What is needed — Within the records below, how many lines hold the string "stage"? State that number and nothing else.

Given records —
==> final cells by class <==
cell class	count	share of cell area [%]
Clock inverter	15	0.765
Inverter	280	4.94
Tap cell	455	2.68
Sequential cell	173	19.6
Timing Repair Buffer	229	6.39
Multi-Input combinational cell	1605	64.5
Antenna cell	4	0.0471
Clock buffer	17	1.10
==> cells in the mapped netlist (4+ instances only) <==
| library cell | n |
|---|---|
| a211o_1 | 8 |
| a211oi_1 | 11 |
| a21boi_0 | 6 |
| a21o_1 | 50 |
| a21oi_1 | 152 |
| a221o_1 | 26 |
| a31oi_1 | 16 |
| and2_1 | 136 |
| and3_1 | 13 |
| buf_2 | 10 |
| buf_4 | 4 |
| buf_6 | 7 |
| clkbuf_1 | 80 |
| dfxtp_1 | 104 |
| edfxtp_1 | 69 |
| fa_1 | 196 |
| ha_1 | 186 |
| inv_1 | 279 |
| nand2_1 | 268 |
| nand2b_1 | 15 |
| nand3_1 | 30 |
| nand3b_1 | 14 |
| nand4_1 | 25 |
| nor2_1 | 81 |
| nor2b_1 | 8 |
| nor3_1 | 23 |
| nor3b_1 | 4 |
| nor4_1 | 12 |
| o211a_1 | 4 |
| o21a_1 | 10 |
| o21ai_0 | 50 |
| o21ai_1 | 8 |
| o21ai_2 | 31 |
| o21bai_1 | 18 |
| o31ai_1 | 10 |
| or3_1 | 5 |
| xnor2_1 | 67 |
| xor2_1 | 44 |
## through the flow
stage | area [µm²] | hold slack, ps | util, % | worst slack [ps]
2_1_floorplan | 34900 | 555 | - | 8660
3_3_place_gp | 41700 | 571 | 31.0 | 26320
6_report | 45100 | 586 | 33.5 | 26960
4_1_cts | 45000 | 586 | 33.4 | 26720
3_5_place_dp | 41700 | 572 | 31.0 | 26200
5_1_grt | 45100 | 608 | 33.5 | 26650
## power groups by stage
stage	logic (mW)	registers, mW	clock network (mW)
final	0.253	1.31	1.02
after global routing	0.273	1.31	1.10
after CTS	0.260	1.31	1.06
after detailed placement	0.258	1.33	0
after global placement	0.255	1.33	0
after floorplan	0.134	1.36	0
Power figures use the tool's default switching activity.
## src/sv/prime_field_primitive_root_test_top_assert.svh

```systemverilog
// Assertion macros for the primitive root test block.
`ifndef PRIME_FIELD_PRIMITIVE_ROOT_TEST_TOP_ASSERT_SVH
`define PRIME_FIELD_PRIMITIVE_ROOT_TEST_TOP_ASSERT_SVH
`ifndef NO_ASSERTIONS
`define PFR_ASSERT_IMPL(label, clk, rst, prop) \
  label: assert property (@(posedge clk) disable iff (rst) prop) else $error("%m failed");
`define PFR_ASSERT_NEXT(label, clk, rst, cond, nxt) \
  label: assert property (@(posedge clk) disable iff (rst) (cond) |=> (nxt)) else $error("%m");
`else
`define PFR_ASSERT_IMPL(label, clk, rst, prop)
`define PFR_ASSERT_NEXT(label, clk, rst, cond, nxt)
`endif
`endif

```

## src/sv/pfr_pkg.sv

```systemverilog
// Shared types and constants for the primitive root test block.
package pfr_pkg;
  localparam logic [0:0] CmdPower = 1'b0;
  localparam logic [0:0] CmdTest  = 1'b1;
  localparam logic [0:0] RegModulus = 1'b0;

  typedef enum logic [3:0] {
    ST_IDLE, ST_REDUCE, ST_DIV, ST_DIV_DONE, ST_NEXT_Q,
    ST_POW_NEXT, ST_POW_MUL, ST_POW_SQR, ST_OUT
  } state_t;

  typedef enum logic [1:0] {
    RET_POWER, RET_FACTOR, RET_LAST
  } ret_t;

  typedef enum logic [2:0] {
    DIV_MODRED, DIV_TRIAL, DIV_EXP, DIV_EXP_LAST, DIV_STRIP
  } div_use_t;
endpackage

```

## src/sv/pfr_mulmod.sv

```systemverilog
// Bit-serial modular multiplier: one doubling and conditional add per cycle.
module pfr_mulmod #(
  parameter int unsigned W = 32
) (
  input  logic         clk,
  input  logic         rst,
  input  logic         start,
  input  logic [W-1:0] x,
  input  logic [W-1:0] y,
  input  logic [W-1:0] m,
  output logic         done,
  output logic [W-1:0] r
);
  localparam int unsigned CW = $clog2(W + 1);
  logic [W-1:0] acc, acc_next, ysh, xr;
  logic [CW-1:0] cnt;
  logic busy;
  logic [W:0] dbl, dsub, ad, asub;
  logic [W-1:0] t;

  // double then add, each reduced by one compare-subtract
  always_comb begin
    dbl  = {acc, 1'b0};
    dsub = dbl - {1'b0, m};
    t    = dsub[W] ? dbl[W-1:0] : dsub[W-1:0];
    ad   = {1'b0, t} + {1'b0, xr};
    asub = ad - {1'b0, m};
    acc_next = ysh[W-1] ? (asub[W] ? ad[W-1:0] : asub[W-1:0]) : t;
  end

  always_ff @(posedge clk) begin
    if (rst) begin
      busy <= 1'b0;
      done <= 1'b0;
      cnt  <= '0;
    end else begin
      done <= 1'b0;
      if (start) begin
        busy <= 1'b1;
        cnt  <= CW'(W);
        acc  <= '0;
        ysh  <= y;
        xr   <= x;
      end else if (busy) begin
        acc <= acc_next;
        ysh <= ysh << 1;
        cnt <= cnt - 1'b1;
        if (cnt == CW'(1)) begin
          busy <= 1'b0;
          done <= 1'b1;
        end
      end
    end
  end
  assign r = acc;
endmodule

```

## src/sv/prime_field_primitive_root_test_top.sv

```systemverilog
// Top level: modular power and primitive root test over a configured prime.
// Sequence: the divider first reduces the base modulo the prime, then a power runs by
// square-and-multiply, with one squaring per exponent bit and one multiply per set bit.
// The test runs trial divisors up to sqrt(p-1) through the divider plus one power per factor.
// One transaction at a time; the next is accepted from the cycle after the result handoff.
// Synchronous active-high reset: modulus returns to 3, control goes idle.
`include "prime_field_primitive_root_test_top_assert.svh"
module prime_field_primitive_root_test_top #(
  parameter int unsigned MODULUS_WIDTH = 32
) (
  input  logic        clk,
  input  logic        rst,
  input  logic        psel,
  input  logic        penable,
  input  logic        pwrite,
  input  logic [2:0]  paddr,
  input  logic [31:0] pwdata,
  output logic [31:0] prdata,
  output logic        pready,
  input  logic        in_valid,
  output logic        in_ready,
  input  logic        command,
  input  logic [31:0] base_value,
  input  logic [31:0] exponent,
  output logic        out_valid,
  input  logic        out_ready,
  output logic [31:0] power_result,
  output logic        is_primitive_root
);
  localparam int unsigned W = MODULUS_WIDTH;
  localparam int unsigned IW = (W > 32) ? W : 32;
  localparam int unsigned CW = $clog2(IW + 1);

  pfr_pkg::state_t state, state_next;
  pfr_pkg::ret_t ret;
  pfr_pkg::div_use_t du;
  logic [31:0] modulus;
  logic [W-1:0] m, m1, xbase, xb, pr, rest, q, rem, dvs;
  logic [IW-1:0] dvd, e;
  logic [CW-1:0] dcnt;
  logic cmd, res_root;
  logic [31:0] res_pow;
  logic mstart, mdone, msq;
  logic [W-1:0] mx, mr;
  logic [W:0] rsh, rtry;
  logic cfg_wr, quo_low, pr_one;

  assign m = W'(modulus);
  assign m1 = m - W'(1);
  assign pready = 1'b1;
  assign prdata = (paddr[2] == pfr_pkg::RegModulus) ? modulus : '0;
  assign cfg_wr = psel & penable & pwrite & pready;
  assign quo_low = (dvd < IW'(q));
  assign pr_one = (pr == W'(1));

  // configuration register
  always_ff @(posedge clk) begin
    if (rst) modulus <= 32'd3;
    else if (cfg_wr && paddr[2] == pfr_pkg::RegModulus) modulus <= pwdata;
  end

  pfr_mulmod #(.W(W)) u_mul (
    .clk(clk), .rst(rst), .start(mstart), .x(mx), .y(xb), .m(m),
    .done(mdone), .r(mr));
  assign mx = msq ? xb : pr;

  // restoring divider step, one quotient bit per cycle
  always_comb begin
    rsh  = {rem, dvd[IW-1]};
    rtry = rsh - {1'b0, dvs};
  end

  // next state
  always_comb begin
    state_next = state;
    case (state)
      pfr_pkg::ST_IDLE: if (in_valid) state_next = pfr_pkg::ST_REDUCE;
      pfr_pkg::ST_REDUCE: begin
        state_next = (m < W'(2)) ? pfr_pkg::ST_OUT : pfr_pkg::ST_DIV;
      end
      pfr_pkg::ST_DIV: if (dcnt == CW'(1)) state_next = pfr_pkg::ST_DIV_DONE;
      pfr_pkg::ST_DIV_DONE: begin
        case (du)
          pfr_pkg::DIV_MODRED: begin
            if (cmd == pfr_pkg::CmdPower) state_next = pfr_pkg::ST_POW_NEXT;
            else if (rem == '0) state_next = pfr_pkg::ST_OUT;
            else state_next = pfr_pkg::ST_NEXT_Q;
          end
          pfr_pkg::DIV_TRIAL: begin
            if (quo_low) state_next = (rest > W'(1)) ? pfr_pkg::ST_DIV : pfr_pkg::ST_OUT;
            else if (rem == '0) state_next = pfr_pkg::ST_DIV;
            else state_next = pfr_pkg::ST_NEXT_Q;
          end
          pfr_pkg::DIV_EXP, pfr_pkg::DIV_EXP_LAST: state_next = pfr_pkg::ST_POW_NEXT;
          pfr_pkg::DIV_STRIP: begin
            state_next = (rem == '0) ? pfr_pkg::ST_DIV : pfr_pkg::ST_NEXT_Q;
          end
          default: state_next = pfr_pkg::ST_IDLE;
        endcase
      end
      pfr_pkg::ST_NEXT_Q: state_next = pfr_pkg::ST_DIV;
      pfr_pkg::ST_POW_NEXT: begin
        if (e == '0) begin
          if (ret == pfr_pkg::RET_FACTOR && !pr_one) state_next = pfr_pkg::ST_DIV;
          else state_next = pfr_pkg::ST_OUT;
        end else if (e[0]) begin
          state_next = pfr_pkg::ST_POW_MUL;
        end else begin
          state_next = pfr_pkg::ST_POW_SQR;
        end
      end
      pfr_pkg::ST_POW_MUL: if (mdone) state_next = pfr_pkg::ST_POW_SQR;
      pfr_pkg::ST_POW_SQR: if (mdone) state_next = pfr_pkg::ST_POW_NEXT;
      pfr_pkg::ST_OUT: if (out_ready) state_next = pfr_pkg::ST_IDLE;
      default: state_next = pfr_pkg::ST_IDLE;
    endcase
  end

  // handshake and multiplier control
  always_comb begin
    in_ready = (state == pfr_pkg::ST_IDLE);
    out_valid = (state == pfr_pkg::ST_OUT);
    mstart = 1'b0;
    msq = 1'b1;
    case (state)
      pfr_pkg::ST_POW_NEXT: begin
        mstart = (e != '0);
        msq = ~e[0];
      end
      pfr_pkg::ST_POW_MUL: mstart = mdone;
      default: ;
    endcase
  end

  always_ff @(posedge clk) begin
    if (rst) state <= pfr_pkg::ST_IDLE;
    else state <= state_next;
  end

  // datapath
  always_ff @(posedge clk) begin
    case (state)
      pfr_pkg::ST_IDLE: if (in_valid) begin
        cmd <= command;
        dvd <= IW'(base_value);
        e <= IW'(exponent);
        res_pow <= '0;
        res_root <= 1'b0;
      end
      pfr_pkg::ST_REDUCE: begin
        du <= pfr_pkg::DIV_MODRED;
        dvs <= m; rem <= '0; dcnt <= CW'(IW);
      end
      pfr_pkg::ST_DIV: begin
        rem <= rtry[W] ? rsh[W-1:0] : rtry[W-1:0];
        dvd <= {dvd[IW-2:0], ~rtry[W]};
        dcnt <= dcnt - CW'(1);
      end
      pfr_pkg::ST_DIV_DONE: begin
        case (du)
          pfr_pkg::DIV_MODRED: begin
            xbase <= rem; xb <= rem; pr <= W'(1); ret <= pfr_pkg::RET_POWER;
            rest <= m1; q <= W'(2);
          end
          pfr_pkg::DIV_TRIAL: begin
            if (quo_low) begin
              // search done: only the leftover factor is still to be tried
              if (rest > W'(1)) begin
                du <= pfr_pkg::DIV_EXP_LAST;
                dvd <= IW'(m1); dvs <= rest; rem <= '0; dcnt <= CW'(IW);
              end else begin
                res_root <= 1'b1;
              end
            end else if (rem == '0) begin
              du <= pfr_pkg::DIV_EXP;
              dvd <= IW'(m1); dvs <= q; rem <= '0; dcnt <= CW'(IW);
            end else begin
              q <= q + W'(1);
            end
          end
          pfr_pkg::DIV_EXP, pfr_pkg::DIV_EXP_LAST: begin
            e <= dvd; xb <= xbase; pr <= W'(1);
            ret <= (du == pfr_pkg::DIV_EXP_LAST) ? pfr_pkg::RET_LAST : pfr_pkg::RET_FACTOR;
          end
          pfr_pkg::DIV_STRIP: begin
            // divide q out of rest until it no longer divides
            if (rem == '0) begin
              rest <= W'(dvd); rem <= '0; dcnt <= CW'(IW);
            end else begin
              q <= q + W'(1);
            end
          end
          default: ;
        endcase
      end
      pfr_pkg::ST_NEXT_Q: begin
        // rest / q gives both the loop bound test and divisibility
        du <= pfr_pkg::DIV_TRIAL;
        dvd <= IW'(rest); dvs <= q; rem <= '0; dcnt <= CW'(IW);
      end
      pfr_pkg::ST_POW_NEXT: if (e == '0) begin
        case (ret)
          pfr_pkg::RET_POWER: res_pow <= 32'(pr);
          pfr_pkg::RET_FACTOR: if (!pr_one) begin
            du <= pfr_pkg::DIV_STRIP;
            dvd <= IW'(rest); dvs <= q; rem <= '0; dcnt <= CW'(IW);
          end
          default: res_root <= !pr_one;
        endcase
      end
      pfr_pkg::ST_POW_MUL: if (mdone) pr <= mr;
      pfr_pkg::ST_POW_SQR: if (mdone) begin
        xb <= mr;
        e <= e >> 1;
      end
      default: ;
    endcase
  end

  assign power_result = res_pow;
  assign is_primitive_root = res_root;

  `PFR_ASSERT_NEXT(a_out_hold, clk, rst, out_valid && !out_ready, out_valid)
  `PFR_ASSERT_IMPL(a_busy_noready, clk, rst, out_valid |-> !in_ready)
  `PFR_ASSERT_NEXT(a_cmd_clear, clk, rst, out_valid && cmd == pfr_pkg::CmdPower, !res_root)
endmodule

```
## config.mk

```make
export PLATFORM = sky130hd
export DESIGN_NAME = stun_message_validator
export DESIGN_NICKNAME = d
export VERILOG_FILES = /design/src/hdl/stunv_pkg.sv /design/src/hdl/stunv_msg_state.sv /design/src/hdl/stun_message_validator.sv
export SDC_FILE = /design/constraint.sdc
export NUM_CORES = 1
export LEC_CHECK = 0
export ABC_AREA = 1
export BUFFER_PORTS_ARGS = -buffer_cell sky130_fd_sc_hd__buf_2
export CAP_MARGIN = 20
export CORE_AREA = 2 2 190 192
export CTS_CLUSTER_DIAMETER = 30
export DETAILED_ROUTE_END_ITERATION = 6
export DIE_AREA = 0 0 192 194
export GPL_ROUTABILITY_DRIVEN = 0
export PLACE_DENSITY = 0.53
export SYNTH_ARGS = -nofsm -noshare
export SYNTH_HDL_FRONTEND = slang
export SYNTH_SLANG_ARGS = --single-unit
```

## constraint.sdc

```tcl
create_clock -name clk -period 9.2 [get_ports clk]
set_input_delay 1.38 -clock clk [delete_from_list [all_inputs] [get_ports clk]]
set_output_delay 1.38 -clock clk [all_outputs]
set_load 0.03 [all_outputs]
```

Written reply — 3